What the task requires: Determine how many lines of the entries include the word "inverters", and report that number with no further text.

Stored data
━━━━━━━━━━━━━━━━━━━━━━━━━━━━━━

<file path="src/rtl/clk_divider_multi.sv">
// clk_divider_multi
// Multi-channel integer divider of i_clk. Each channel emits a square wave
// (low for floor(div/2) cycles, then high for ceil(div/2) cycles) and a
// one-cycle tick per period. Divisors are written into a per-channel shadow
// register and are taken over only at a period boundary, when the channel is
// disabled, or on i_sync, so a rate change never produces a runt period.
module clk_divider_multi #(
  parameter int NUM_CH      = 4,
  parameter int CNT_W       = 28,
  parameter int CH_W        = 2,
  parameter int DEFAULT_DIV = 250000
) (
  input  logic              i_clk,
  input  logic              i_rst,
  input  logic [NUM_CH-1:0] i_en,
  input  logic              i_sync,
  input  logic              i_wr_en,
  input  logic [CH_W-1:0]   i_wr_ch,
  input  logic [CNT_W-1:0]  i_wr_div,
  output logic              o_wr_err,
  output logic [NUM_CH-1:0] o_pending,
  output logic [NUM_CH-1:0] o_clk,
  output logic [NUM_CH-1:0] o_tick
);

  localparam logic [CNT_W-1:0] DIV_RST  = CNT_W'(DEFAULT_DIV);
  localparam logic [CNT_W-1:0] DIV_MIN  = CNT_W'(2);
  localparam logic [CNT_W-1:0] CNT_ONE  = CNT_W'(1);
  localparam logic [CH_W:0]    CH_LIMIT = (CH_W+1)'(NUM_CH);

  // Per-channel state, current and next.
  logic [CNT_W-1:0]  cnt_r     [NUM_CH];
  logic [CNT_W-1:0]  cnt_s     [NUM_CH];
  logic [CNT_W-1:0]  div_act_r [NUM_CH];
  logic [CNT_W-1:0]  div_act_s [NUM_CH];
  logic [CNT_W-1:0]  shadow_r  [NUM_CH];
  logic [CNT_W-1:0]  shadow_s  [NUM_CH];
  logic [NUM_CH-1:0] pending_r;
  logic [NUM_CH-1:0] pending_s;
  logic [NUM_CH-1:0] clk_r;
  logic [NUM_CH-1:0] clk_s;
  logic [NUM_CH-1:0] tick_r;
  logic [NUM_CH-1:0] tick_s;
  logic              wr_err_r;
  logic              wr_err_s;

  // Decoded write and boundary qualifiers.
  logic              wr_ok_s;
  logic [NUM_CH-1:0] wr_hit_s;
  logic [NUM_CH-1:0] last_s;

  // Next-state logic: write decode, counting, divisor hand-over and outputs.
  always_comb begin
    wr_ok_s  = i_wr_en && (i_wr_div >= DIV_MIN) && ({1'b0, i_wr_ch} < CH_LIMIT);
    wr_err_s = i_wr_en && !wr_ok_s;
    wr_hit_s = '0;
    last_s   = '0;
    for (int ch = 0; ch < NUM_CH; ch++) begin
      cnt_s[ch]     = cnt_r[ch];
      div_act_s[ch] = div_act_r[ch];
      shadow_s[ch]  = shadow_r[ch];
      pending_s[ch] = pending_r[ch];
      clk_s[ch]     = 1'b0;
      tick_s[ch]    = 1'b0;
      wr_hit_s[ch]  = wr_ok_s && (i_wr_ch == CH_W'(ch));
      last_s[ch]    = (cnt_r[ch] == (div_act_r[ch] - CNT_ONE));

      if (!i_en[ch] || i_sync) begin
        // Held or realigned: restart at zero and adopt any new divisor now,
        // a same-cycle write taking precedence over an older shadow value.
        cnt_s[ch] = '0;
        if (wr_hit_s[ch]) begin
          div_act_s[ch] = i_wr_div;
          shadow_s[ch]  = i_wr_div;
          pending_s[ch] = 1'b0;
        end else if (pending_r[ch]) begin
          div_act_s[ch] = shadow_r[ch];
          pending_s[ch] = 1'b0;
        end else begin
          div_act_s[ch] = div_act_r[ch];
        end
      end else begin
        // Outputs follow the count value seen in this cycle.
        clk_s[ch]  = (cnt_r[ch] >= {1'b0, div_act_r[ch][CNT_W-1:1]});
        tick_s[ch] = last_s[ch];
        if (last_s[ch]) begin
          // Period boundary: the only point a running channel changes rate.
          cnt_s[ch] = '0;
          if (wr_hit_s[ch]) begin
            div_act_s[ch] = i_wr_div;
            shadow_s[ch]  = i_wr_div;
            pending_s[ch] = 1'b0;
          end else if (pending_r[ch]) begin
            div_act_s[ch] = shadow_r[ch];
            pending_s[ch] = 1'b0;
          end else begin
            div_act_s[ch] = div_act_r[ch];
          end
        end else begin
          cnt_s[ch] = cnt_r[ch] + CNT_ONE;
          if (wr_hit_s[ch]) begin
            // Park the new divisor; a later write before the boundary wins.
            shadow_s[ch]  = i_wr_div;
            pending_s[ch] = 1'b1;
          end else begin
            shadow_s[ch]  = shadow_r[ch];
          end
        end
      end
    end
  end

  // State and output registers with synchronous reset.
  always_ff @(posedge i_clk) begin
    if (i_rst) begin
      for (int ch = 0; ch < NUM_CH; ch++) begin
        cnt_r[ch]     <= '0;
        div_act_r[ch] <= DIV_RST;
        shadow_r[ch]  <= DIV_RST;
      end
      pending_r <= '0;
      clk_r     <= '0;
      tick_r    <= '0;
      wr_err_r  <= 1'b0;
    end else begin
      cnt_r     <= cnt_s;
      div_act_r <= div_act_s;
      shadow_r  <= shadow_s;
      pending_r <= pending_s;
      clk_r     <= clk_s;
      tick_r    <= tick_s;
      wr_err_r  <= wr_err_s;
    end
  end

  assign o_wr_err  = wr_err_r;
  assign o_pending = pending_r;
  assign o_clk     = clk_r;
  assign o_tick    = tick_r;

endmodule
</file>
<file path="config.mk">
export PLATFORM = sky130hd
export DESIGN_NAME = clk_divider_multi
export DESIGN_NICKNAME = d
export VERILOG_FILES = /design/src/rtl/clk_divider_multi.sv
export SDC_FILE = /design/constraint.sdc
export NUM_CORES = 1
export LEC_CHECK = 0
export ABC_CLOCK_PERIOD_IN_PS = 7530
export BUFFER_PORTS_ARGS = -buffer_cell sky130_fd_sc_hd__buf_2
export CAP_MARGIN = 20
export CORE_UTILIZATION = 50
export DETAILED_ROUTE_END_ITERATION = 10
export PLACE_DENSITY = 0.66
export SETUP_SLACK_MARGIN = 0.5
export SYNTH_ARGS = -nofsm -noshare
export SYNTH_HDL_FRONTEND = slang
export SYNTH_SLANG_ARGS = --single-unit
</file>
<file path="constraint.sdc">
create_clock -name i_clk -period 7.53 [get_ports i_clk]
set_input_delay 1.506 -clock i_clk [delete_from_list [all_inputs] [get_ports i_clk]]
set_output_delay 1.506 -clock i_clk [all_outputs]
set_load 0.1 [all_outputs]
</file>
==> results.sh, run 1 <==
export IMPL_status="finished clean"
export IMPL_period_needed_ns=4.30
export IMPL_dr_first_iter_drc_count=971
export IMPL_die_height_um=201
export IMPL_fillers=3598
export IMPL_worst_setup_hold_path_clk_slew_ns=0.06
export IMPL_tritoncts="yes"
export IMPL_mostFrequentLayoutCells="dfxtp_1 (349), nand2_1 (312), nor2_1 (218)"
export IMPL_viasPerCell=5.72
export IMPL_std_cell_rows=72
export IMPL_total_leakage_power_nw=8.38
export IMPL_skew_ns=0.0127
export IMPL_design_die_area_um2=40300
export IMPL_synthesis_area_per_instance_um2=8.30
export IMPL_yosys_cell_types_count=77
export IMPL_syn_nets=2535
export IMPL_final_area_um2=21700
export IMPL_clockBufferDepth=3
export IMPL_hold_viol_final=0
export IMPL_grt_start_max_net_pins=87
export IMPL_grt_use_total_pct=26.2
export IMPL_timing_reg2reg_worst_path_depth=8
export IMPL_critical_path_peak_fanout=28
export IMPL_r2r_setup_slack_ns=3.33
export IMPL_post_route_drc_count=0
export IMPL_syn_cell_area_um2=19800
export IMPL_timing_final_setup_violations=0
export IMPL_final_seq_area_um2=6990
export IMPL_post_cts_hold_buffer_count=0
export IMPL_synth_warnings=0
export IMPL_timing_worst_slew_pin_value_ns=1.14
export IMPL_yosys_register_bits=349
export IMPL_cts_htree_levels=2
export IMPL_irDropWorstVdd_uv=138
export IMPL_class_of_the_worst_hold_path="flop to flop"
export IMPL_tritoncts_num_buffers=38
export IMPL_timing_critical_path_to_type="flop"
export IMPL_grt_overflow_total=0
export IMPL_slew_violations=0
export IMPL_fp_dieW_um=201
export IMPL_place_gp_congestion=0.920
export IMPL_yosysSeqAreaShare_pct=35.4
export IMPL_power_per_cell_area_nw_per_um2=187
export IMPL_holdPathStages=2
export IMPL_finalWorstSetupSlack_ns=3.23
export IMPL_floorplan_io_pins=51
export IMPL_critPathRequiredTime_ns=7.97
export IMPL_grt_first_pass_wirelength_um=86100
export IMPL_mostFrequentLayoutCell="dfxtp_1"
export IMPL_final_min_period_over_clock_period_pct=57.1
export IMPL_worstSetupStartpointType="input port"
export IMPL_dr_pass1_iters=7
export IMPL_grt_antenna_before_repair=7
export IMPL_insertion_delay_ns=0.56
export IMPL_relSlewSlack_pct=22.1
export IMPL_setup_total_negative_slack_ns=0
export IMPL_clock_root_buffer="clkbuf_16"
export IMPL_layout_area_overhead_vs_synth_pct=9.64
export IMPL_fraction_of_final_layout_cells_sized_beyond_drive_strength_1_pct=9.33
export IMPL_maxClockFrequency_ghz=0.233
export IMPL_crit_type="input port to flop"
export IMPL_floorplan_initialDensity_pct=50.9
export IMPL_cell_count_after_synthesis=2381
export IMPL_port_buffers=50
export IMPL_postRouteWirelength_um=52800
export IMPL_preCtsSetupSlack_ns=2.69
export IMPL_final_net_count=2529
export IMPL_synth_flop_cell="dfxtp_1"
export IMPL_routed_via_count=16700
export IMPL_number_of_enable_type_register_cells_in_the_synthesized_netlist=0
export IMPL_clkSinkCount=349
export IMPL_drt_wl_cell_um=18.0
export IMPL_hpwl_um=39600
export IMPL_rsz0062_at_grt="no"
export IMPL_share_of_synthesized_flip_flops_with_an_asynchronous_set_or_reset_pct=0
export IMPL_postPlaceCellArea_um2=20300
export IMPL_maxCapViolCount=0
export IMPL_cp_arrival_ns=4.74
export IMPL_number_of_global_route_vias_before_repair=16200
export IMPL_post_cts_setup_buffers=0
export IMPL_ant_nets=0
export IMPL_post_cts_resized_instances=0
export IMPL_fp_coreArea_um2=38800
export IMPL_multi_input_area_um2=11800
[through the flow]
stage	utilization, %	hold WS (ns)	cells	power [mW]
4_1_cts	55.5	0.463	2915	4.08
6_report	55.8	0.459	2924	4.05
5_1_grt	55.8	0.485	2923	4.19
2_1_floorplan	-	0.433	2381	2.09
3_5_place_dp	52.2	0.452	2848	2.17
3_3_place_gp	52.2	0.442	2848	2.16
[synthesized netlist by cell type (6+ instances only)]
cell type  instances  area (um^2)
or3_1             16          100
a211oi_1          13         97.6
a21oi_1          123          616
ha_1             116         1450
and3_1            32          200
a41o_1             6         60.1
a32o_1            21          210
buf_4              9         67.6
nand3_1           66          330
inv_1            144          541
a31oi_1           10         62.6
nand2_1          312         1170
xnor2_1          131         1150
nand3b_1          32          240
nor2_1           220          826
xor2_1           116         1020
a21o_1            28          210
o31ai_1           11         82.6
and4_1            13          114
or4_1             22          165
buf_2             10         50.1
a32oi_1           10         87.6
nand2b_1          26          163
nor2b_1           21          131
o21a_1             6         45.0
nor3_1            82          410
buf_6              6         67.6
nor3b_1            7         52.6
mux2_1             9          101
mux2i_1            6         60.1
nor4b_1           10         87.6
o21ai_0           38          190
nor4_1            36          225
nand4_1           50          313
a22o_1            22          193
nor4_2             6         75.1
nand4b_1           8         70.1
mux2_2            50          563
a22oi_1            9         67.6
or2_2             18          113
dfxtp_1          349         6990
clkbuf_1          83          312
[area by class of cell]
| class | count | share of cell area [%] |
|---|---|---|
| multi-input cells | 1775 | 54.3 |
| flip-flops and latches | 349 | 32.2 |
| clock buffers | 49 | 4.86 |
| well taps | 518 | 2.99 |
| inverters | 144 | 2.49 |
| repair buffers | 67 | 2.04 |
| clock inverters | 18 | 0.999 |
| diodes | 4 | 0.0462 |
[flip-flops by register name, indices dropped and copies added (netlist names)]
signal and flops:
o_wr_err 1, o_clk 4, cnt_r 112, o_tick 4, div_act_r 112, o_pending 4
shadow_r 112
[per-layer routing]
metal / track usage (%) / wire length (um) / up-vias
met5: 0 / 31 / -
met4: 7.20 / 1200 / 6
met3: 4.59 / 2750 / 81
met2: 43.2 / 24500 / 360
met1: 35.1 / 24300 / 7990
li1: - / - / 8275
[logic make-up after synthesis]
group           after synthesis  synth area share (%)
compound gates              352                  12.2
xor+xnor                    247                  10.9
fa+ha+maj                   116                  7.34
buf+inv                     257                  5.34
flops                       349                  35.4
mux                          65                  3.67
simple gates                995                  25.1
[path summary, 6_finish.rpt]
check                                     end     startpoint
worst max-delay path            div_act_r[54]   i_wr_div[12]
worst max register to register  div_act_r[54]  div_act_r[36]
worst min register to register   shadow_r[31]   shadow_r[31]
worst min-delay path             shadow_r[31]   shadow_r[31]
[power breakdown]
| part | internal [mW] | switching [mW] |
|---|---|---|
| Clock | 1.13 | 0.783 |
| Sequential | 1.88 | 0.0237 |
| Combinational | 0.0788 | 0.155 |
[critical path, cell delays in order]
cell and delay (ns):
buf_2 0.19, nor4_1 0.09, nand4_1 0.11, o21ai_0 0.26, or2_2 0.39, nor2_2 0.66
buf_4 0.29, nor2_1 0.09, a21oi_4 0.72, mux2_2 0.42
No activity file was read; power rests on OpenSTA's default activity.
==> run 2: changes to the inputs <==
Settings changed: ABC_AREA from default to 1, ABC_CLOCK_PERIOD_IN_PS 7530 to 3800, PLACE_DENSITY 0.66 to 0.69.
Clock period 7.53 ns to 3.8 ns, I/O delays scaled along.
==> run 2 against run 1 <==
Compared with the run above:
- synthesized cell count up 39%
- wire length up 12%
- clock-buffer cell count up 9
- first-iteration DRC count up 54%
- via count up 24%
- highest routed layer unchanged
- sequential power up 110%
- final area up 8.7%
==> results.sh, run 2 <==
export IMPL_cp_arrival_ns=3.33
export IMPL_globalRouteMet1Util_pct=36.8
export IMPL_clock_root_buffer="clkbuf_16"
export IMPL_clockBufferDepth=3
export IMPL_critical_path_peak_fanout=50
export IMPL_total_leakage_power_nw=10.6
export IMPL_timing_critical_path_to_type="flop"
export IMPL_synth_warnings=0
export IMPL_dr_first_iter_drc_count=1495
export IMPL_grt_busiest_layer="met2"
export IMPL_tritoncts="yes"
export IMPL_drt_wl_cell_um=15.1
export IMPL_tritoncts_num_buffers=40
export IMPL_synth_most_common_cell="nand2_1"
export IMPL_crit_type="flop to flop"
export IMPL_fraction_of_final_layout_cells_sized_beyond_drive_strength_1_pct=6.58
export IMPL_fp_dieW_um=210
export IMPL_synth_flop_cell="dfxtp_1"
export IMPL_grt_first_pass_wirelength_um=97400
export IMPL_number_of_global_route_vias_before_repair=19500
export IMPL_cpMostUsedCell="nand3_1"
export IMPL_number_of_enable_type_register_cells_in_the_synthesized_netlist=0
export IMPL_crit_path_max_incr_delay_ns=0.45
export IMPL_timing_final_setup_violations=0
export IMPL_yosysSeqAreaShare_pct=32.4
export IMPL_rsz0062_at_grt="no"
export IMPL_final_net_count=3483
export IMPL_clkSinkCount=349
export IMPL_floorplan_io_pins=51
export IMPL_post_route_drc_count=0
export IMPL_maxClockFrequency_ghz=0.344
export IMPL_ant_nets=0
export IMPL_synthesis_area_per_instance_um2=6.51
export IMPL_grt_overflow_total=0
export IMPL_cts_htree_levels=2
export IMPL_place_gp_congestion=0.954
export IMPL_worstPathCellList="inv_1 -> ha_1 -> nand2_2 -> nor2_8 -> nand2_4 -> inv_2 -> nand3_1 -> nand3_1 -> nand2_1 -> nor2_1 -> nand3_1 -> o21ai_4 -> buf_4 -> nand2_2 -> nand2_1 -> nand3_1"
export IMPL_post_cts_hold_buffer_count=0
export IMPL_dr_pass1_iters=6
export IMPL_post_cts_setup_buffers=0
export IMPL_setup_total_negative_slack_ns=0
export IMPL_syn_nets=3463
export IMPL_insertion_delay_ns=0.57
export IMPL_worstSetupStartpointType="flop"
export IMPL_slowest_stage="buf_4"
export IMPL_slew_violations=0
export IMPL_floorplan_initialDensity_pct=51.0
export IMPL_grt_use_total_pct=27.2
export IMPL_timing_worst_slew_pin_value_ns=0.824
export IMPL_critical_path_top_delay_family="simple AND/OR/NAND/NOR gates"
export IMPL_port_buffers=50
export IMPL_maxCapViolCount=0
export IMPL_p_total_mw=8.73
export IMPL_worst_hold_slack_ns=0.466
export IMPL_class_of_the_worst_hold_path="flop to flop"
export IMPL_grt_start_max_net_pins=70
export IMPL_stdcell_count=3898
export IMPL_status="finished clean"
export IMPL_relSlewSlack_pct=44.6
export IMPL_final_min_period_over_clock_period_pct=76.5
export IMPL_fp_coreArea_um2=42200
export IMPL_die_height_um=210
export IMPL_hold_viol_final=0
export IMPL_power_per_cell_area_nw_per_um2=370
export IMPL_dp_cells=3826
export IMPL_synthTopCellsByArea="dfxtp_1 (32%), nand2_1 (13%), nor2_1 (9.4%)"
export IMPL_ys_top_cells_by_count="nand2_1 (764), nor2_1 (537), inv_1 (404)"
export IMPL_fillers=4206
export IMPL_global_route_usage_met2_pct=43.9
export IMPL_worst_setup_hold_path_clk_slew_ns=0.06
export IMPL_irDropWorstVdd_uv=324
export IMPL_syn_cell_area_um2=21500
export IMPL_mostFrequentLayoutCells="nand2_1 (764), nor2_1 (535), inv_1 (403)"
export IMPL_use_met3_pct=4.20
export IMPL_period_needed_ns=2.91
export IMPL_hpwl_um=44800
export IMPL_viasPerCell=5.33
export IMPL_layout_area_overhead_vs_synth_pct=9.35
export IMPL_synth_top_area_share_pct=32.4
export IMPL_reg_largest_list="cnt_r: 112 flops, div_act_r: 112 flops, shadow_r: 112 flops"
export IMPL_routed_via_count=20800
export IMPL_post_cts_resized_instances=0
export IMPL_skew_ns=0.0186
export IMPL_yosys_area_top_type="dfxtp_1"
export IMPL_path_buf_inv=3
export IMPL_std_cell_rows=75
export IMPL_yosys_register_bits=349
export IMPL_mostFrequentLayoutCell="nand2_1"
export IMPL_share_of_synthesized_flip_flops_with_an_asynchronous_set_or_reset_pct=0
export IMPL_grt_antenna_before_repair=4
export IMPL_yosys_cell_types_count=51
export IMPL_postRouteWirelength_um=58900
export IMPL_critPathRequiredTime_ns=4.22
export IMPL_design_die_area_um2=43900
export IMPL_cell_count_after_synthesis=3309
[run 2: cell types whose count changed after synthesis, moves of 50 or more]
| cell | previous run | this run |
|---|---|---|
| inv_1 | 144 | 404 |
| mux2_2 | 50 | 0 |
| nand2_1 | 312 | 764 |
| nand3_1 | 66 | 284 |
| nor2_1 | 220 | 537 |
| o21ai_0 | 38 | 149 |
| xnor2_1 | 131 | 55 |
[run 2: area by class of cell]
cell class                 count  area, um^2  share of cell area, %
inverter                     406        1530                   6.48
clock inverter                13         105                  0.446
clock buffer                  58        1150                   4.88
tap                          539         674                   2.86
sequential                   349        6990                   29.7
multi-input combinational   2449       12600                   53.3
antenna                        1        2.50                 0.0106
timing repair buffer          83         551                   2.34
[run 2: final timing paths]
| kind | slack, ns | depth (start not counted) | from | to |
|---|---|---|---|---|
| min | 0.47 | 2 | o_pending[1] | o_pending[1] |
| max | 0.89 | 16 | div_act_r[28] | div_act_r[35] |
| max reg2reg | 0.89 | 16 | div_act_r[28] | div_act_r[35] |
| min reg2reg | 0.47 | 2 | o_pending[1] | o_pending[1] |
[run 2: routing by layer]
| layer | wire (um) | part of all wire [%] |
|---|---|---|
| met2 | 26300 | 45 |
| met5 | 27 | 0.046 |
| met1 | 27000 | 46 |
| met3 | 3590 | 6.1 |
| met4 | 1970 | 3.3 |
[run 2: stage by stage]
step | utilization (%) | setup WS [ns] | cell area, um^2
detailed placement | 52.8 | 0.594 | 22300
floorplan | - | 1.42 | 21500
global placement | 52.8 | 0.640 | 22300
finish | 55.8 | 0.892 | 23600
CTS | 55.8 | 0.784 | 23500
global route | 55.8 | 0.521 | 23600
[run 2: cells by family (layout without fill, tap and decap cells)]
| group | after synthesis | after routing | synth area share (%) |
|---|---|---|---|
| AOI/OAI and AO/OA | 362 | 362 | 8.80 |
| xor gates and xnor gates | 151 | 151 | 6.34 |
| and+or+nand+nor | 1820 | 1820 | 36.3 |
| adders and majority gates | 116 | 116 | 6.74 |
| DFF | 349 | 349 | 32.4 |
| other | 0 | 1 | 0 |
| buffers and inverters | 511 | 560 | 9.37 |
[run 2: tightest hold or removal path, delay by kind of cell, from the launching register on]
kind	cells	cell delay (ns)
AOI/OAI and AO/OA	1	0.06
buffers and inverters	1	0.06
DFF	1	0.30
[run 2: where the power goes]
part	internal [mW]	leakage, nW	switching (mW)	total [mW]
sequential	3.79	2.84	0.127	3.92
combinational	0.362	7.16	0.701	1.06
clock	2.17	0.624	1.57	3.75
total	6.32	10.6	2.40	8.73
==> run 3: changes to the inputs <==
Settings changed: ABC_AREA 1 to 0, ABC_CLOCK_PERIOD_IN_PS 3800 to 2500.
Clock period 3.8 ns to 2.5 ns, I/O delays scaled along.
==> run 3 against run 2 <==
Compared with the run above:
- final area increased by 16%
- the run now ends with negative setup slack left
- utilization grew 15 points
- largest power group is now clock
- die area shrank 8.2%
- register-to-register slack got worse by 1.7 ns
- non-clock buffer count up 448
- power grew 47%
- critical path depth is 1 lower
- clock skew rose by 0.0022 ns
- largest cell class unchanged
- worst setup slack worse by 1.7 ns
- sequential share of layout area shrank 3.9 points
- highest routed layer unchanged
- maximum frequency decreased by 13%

━━━━━━━━━━━━━━━━━━━━━━━━━━━━━━

Answer space: 4